Next, in the bearing portion 19 of the casing 16, as shown in FIG. 1, between the bearing 15 and the inner bottom surface 19 a of the bearing portion 19, a corrugated annular shape for urging the bearing 15 in the thrust direction is provided. A spring 21, a disk-shaped washer 22 made of synthetic resin or metal or the like with excellent rigidity, and a rubber member 23 such as nitrile rubber processed into a disk shape with a wall thickness excellent in oil resistance and elasticity. The first vibration absorbing device 24 also having a preload function is inserted therein. Further, in the bearing portion 20 of the cover body 17, between the bearing 15a and the inner bottom surface 20c of the bearing portion 20, holes b, c through which the rotor shaft 14 penetrates are formed, and the same washer 22a and the rubber member 23a are formed. A second vibration absorbing device 25 having the function of preloading is inserted.

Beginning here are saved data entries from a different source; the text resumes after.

## src/hdl/lswd_pkg.sv

```systemverilog
package lswd_pkg;

   localparam int unsigned TIME_BITS    = 12;
   localparam int unsigned ELAPSED_BITS = TIME_BITS + 1;
   localparam int unsigned COUNT_BITS   = TIME_BITS - 3;

   localparam logic [TIME_BITS-1:0] MIN_DEBOUNCE      = TIME_BITS'(50);
   localparam logic [TIME_BITS-1:0] FALLBACK_INTERVAL = TIME_BITS'(10);

   localparam logic [TIME_BITS-1:0] DEBOUNCE_RESET = TIME_BITS'(150);
   localparam logic [TIME_BITS-1:0] INTERVAL_RESET = TIME_BITS'(50);

   typedef enum logic {
      KIND_TICK    = 1'b0,
      KIND_TRIGGER = 1'b1
   } kind_type;

   typedef enum logic [1:0] {
      FORCE_LOW   = 2'd0,
      FORCE_HIGH  = 2'd1,
      FORCE_NONE  = 2'd2,
      FORCE_NONE3 = 2'd3
   } force_mode_type;

   typedef enum logic [1:0] {
      CSR_DEBOUNCE = 2'd0,
      CSR_INTERVAL = 2'd1,
      CSR_FORCE    = 2'd2,
      CSR_ENABLE   = 2'd3
   } csr_index_type;

   typedef struct packed {
      logic kind;
      logic pin_level;
   } req_type;

   typedef struct packed {
      logic lid_report;
      logic was_forced;
   } rsp_type;

   typedef struct packed {
      logic [TIME_BITS-1:0] debounce_ms;
      logic [TIME_BITS-1:0] interval_ms;
      logic [1:0]           force_mode;
      logic                 sensor_enable;
   } cfg_type;

   typedef struct packed {
      logic    valid;
      rsp_type rsp;
   } result_type;

endpackage

```

## src/hdl/lswd_window.sv

```systemverilog
module lswd_window (
   input  logic                clock,
   input  logic                reset,
   input  logic                step,
   input  lswd_pkg::req_type   item,
   input  lswd_pkg::cfg_type   cfg,
   output lswd_pkg::result_type result
);

   logic                                  pin_status_ff, pin_status_in;
   logic                                  saved_status_ff, saved_status_in;
   logic                                  busy_ff, busy_in;
   logic [lswd_pkg::TIME_BITS-1:0]        interval_count_ff, interval_count_in;
   logic [lswd_pkg::ELAPSED_BITS-1:0]     elapsed_ff, elapsed_in;
   logic [lswd_pkg::COUNT_BITS-1:0]       sample_total_ff, sample_total_in;
   logic [lswd_pkg::COUNT_BITS-1:0]       low_total_ff, low_total_in;

   logic [lswd_pkg::TIME_BITS-1:0]        eff_debounce;
   logic [lswd_pkg::TIME_BITS-1:0]        eff_interval;
   logic [lswd_pkg::ELAPSED_BITS-1:0]     count_next;
   logic                                  sample_now;
   logic [lswd_pkg::ELAPSED_BITS-1:0]     elapsed_next;
   logic [lswd_pkg::ELAPSED_BITS:0]       horizon;
   logic                                  close_now;
   logic [lswd_pkg::COUNT_BITS-1:0]       low_next;
   logic [lswd_pkg::COUNT_BITS-1:0]       sample_next;
   logic                                  mixed;
   logic                                  forced;

   assign eff_debounce = (cfg.debounce_ms < lswd_pkg::MIN_DEBOUNCE) ?
                         lswd_pkg::MIN_DEBOUNCE : cfg.debounce_ms;
   // Interval range check uses the raw debounce value, not the clamped one.
   assign eff_interval = (cfg.interval_ms < lswd_pkg::FALLBACK_INTERVAL ||
                          cfg.interval_ms > cfg.debounce_ms) ?
                         lswd_pkg::FALLBACK_INTERVAL : cfg.interval_ms;

   assign count_next   = {1'b0, interval_count_ff} + lswd_pkg::ELAPSED_BITS'(1);
   assign sample_now   = count_next >= {1'b0, eff_interval};
   assign elapsed_next = elapsed_ff + {1'b0, eff_interval};
   assign horizon      = {1'b0, elapsed_next} + {2'b00, eff_interval};
   assign close_now    = horizon > {2'b00, eff_debounce};
   assign low_next     = low_total_ff +
                         {{(lswd_pkg::COUNT_BITS-1){1'b0}}, ~item.pin_level};
   assign sample_next  = sample_total_ff + lswd_pkg::COUNT_BITS'(1);
   assign mixed        = (low_next != '0) && (low_next < sample_next);
   assign forced       = (cfg.force_mode == lswd_pkg::FORCE_LOW) ||
                         (cfg.force_mode == lswd_pkg::FORCE_HIGH);

   always_comb begin
      pin_status_in     = pin_status_ff;
      saved_status_in   = saved_status_ff;
      busy_in           = busy_ff;
      interval_count_in = interval_count_ff;
      elapsed_in        = elapsed_ff;
      sample_total_in   = sample_total_ff;
      low_total_in      = low_total_ff;
      result            = '0;
      if (step) begin
         if (item.kind == lswd_pkg::KIND_TRIGGER) begin
            if (!busy_ff) begin
               if (forced) begin
                  result.valid          = 1'b1;
                  result.rsp.lid_report = cfg.force_mode[0];
                  result.rsp.was_forced = 1'b1;
               end else if (cfg.sensor_enable) begin
                  // open window
                  saved_status_in   = pin_status_ff;
                  busy_in           = 1'b1;
                  interval_count_in = '0;
                  elapsed_in        = '0;
                  sample_total_in   = '0;
                  low_total_in      = '0;
               end
            end
         end else if (busy_ff) begin
            if (!sample_now) begin
               interval_count_in = count_next[lswd_pkg::TIME_BITS-1:0];
            end else begin
               interval_count_in = '0;
               elapsed_in        = elapsed_next;
               pin_status_in     = item.pin_level;
               low_total_in      = low_next;
               sample_total_in   = sample_next;
               if (close_now) begin
                  busy_in = 1'b0;
                  if (mixed) begin
                     // restore status, drop the window
                     pin_status_in = saved_status_ff;
                  end else begin
                     result.valid          = 1'b1;
                     result.rsp.lid_report = ~item.pin_level;
                     result.rsp.was_forced = 1'b0;
                  end
               end
            end
         end
      end
   end

   always_ff @(posedge clock) begin
      if (reset) begin
         pin_status_ff     <= 1'b0;
         saved_status_ff   <= 1'b0;
         busy_ff           <= 1'b0;
         interval_count_ff <= '0;
         elapsed_ff        <= '0;
         sample_total_ff   <= '0;
         low_total_ff      <= '0;
      end else begin
         pin_status_ff     <= pin_status_in;
         saved_status_ff   <= saved_status_in;
         busy_ff           <= busy_in;
         interval_count_ff <= interval_count_in;
         elapsed_ff        <= elapsed_in;
         sample_total_ff   <= sample_total_in;
         low_total_ff      <= low_total_in;
      end
   end

`ifndef SYNTHESIS
   a_close_on_tick: assert property (@(posedge clock) disable iff (reset)
      $fell(busy_ff) |-> $past(step) && ($past(item.kind) == lswd_pkg::KIND_TICK))
      else $error("window closed without a tick");

   a_normal_on_close: assert property (@(posedge clock) disable iff (reset)
      (result.valid && !result.rsp.was_forced) |-> (busy_ff && !busy_in))
      else $error("normal report outside window close");

   a_forced_idle: assert property (@(posedge clock) disable iff (reset)
      (result.valid && result.rsp.was_forced) |-> (!busy_ff && !busy_in))
      else $error("forced report during a window");
`endif

endmodule

```

## src/hdl/lswd_rsp_queue.sv

```systemverilog
module lswd_rsp_queue (
   input  logic              clock,
   input  logic              reset,
   input  logic              push,
   input  lswd_pkg::rsp_type push_data,
   output logic              room,
   output logic              rsp_valid,
   input  logic              rsp_stall,
   output lswd_pkg::rsp_type rsp_data
);

   lswd_pkg::rsp_type entry_ff [2];
   logic [1:0]        count_ff, count_in;
   logic              rd_ptr_ff, rd_ptr_in;
   logic              wr_ptr_ff, wr_ptr_in;
   logic              pop;

   assign room      = (count_ff != 2'd2);
   assign rsp_valid = (count_ff != 2'd0);
   assign rsp_data  = entry_ff[rd_ptr_ff];
   assign pop       = rsp_valid && !rsp_stall;

   always_comb begin
      count_in  = count_ff + 2'(push) - 2'(pop);
      rd_ptr_in = rd_ptr_ff ^ pop;
      wr_ptr_in = wr_ptr_ff ^ push;
   end

   always_ff @(posedge clock) begin
      if (push) begin
         entry_ff[wr_ptr_ff] <= push_data;
      end
   end

   always_ff @(posedge clock) begin
      if (reset) begin
         count_ff  <= 2'd0;
         rd_ptr_ff <= 1'b0;
         wr_ptr_ff <= 1'b0;
      end else begin
         count_ff  <= count_in;
         rd_ptr_ff <= rd_ptr_in;
         wr_ptr_ff <= wr_ptr_in;
      end
   end

`ifndef SYNTHESIS
   a_no_overflow: assert property (@(posedge clock) disable iff (reset)
      !(push && !room))
      else $error("push into full queue");

   a_count_range: assert property (@(posedge clock) disable iff (reset)
      count_ff != 2'd3)
      else $error("queue count out of range");

   a_ptr_gap: assert property (@(posedge clock) disable iff (reset)
      (count_ff == 2'd1) |-> (rd_ptr_ff != wr_ptr_ff))
      else $error("queue pointers disagree with count");
`endif

endmodule

```

## src/hdl/lid_switch_window_debouncer.sv

```systemverilog
// Channel   Direction  Handshake            Payload
// req_      in         req_valid/req_stall  req_data (kind, pin_level)
// rsp_      out        rsp_valid/rsp_stall  rsp_data (lid_report, was_forced)
// csr_      in         csr_valid/csr_ready  csr_index, csr_wdata
//
// One item per cycle while the result queue has room; an item is registered,
// processed once the queue has room; its result, if any, is visible next cycle.
// Synchronous active-high reset restores register defaults and closes any window.
// A two-entry result queue absorbs rsp_stall; req_stall rises only once it is full.
// csr_ready is always high; write registers only while no item is in flight.
module lid_switch_window_debouncer (
   input  logic                          clock,
   input  logic                          reset,
   input  logic                          req_valid,
   output logic                          req_stall,
   input  lswd_pkg::req_type             req_data,
   output logic                          rsp_valid,
   input  logic                          rsp_stall,
   output lswd_pkg::rsp_type             rsp_data,
   input  logic                          csr_valid,
   output logic                          csr_ready,
   input  lswd_pkg::csr_index_type       csr_index,
   input  logic [lswd_pkg::TIME_BITS-1:0] csr_wdata
);

   lswd_pkg::cfg_type    cfg_ff, cfg_in;
   logic                 in_valid_ff, in_valid_in;
   lswd_pkg::req_type    in_data_ff;
   logic                 room;
   logic                 advance;
   logic                 take;
   lswd_pkg::result_type result;

   assign csr_ready = 1'b1;

   always_comb begin
      cfg_in = cfg_ff;
      if (csr_valid) begin
         unique case (csr_index)
            lswd_pkg::CSR_DEBOUNCE: cfg_in.debounce_ms   = csr_wdata;
            lswd_pkg::CSR_INTERVAL: cfg_in.interval_ms   = csr_wdata;
            lswd_pkg::CSR_FORCE:    cfg_in.force_mode    = csr_wdata[1:0];
            lswd_pkg::CSR_ENABLE:   cfg_in.sensor_enable = csr_wdata[0];
         endcase
      end
   end

   always_ff @(posedge clock) begin
      if (reset) begin
         cfg_ff.debounce_ms   <= lswd_pkg::DEBOUNCE_RESET;
         cfg_ff.interval_ms   <= lswd_pkg::INTERVAL_RESET;
         cfg_ff.force_mode    <= lswd_pkg::FORCE_NONE;
         cfg_ff.sensor_enable <= 1'b1;
      end else begin
         cfg_ff <= cfg_in;
      end
   end

   // hold the input item while the result queue is full
   assign advance   = in_valid_ff && room;
   assign req_stall = in_valid_ff && !room;
   assign take      = req_valid && !req_stall;

   always_comb begin
      if (take) begin
         in_valid_in = 1'b1;
      end else if (advance) begin
         in_valid_in = 1'b0;
      end else begin
         in_valid_in = in_valid_ff;
      end
   end

   always_ff @(posedge clock) begin
      if (reset) begin
         in_valid_ff <= 1'b0;
      end else begin
         in_valid_ff <= in_valid_in;
      end
   end

   always_ff @(posedge clock) begin
      if (take) begin
         in_data_ff <= req_data;
      end
   end

   lswd_window u_window (
      .clock  (clock),
      .reset  (reset),
      .step   (advance),
      .item   (in_data_ff),
      .cfg    (cfg_ff),
      .result (result)
   );

   lswd_rsp_queue u_rsp_queue (
      .clock     (clock),
      .reset     (reset),
      .push      (result.valid),
      .push_data (result.rsp),
      .room      (room),
      .rsp_valid (rsp_valid),
      .rsp_stall (rsp_stall),
      .rsp_data  (rsp_data)
   );

`ifndef SYNTHESIS
   a_stall_needs_item: assert property (@(posedge clock) disable iff (reset)
      req_stall |-> in_valid_ff)
      else $error("stall without a held item");

   a_held_item_stable: assert property (@(posedge clock) disable iff (reset)
      (in_valid_ff && !advance) |=> (in_valid_ff && $stable(in_data_ff)))
      else $error("held input item lost or changed");

   a_result_from_step: assert property (@(posedge clock) disable iff (reset)
      result.valid |-> advance)
      else $error("result without a processed item");
`endif

endmodule
```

Next, the operation of the above embodiment will be described. When assembling the electric motor, the stator core 11 around which the stator winding 12 is wound is press-fitted into the casing 16 to be housed. Subsequently, the bearings 15 and 15a are fitted to the rotor shaft 14 of the rotor 13 at predetermined positions, and then the bearing portion 19 of the casing 16 has a rubber member 23, a washer 22, and a wave 22 on its inner bottom surface 19a. A first vibration absorber 24 consisting of a mold annular spring 21 is inserted. On the other hand, in the bearing portion 20 of the cover body 17, the second vibration absorbing device 25 including the rubber member 23a and the washer 22a is inserted on the inner bottom surface 20c. In this state, the tip of the rotor shaft 14 (on the left side in FIG. 1) is passed through the through hole 20b of the inner bottom surface 20c of the bearing portion 20 of the cover body 17, and the bearing 15a is passed through the second vibration absorber 25. Bearing that is fitted in the bearing portion 20 and then the rotor 13 is inserted into the rotor insertion hole 11a of the stator core 11 and is fitted to the base end of the rotor shaft 14 (right side in FIG. 1). By fitting 15 into the bearing portion 19 of the casing 16 via the first vibration absorber 24, the opening a of the casing 16 is covered with the cover body 17, and the cover body 17 is not tightened. The assembly work of the electric motor X is completed by fastening the casing 16 with screws or the like. By assembling the electric motor X as described above, the rotor 13 is thrust by the preloading action of the first and second vibration absorbing devices 24 and 25 of the bearing portions 19 and 20 via the bearings 15 and 15a. The bearing portions 19 and 20 are rotatably supported by the bearing portions 19 and 20 via the rotor shaft 14 while being pressed and biased in the direction.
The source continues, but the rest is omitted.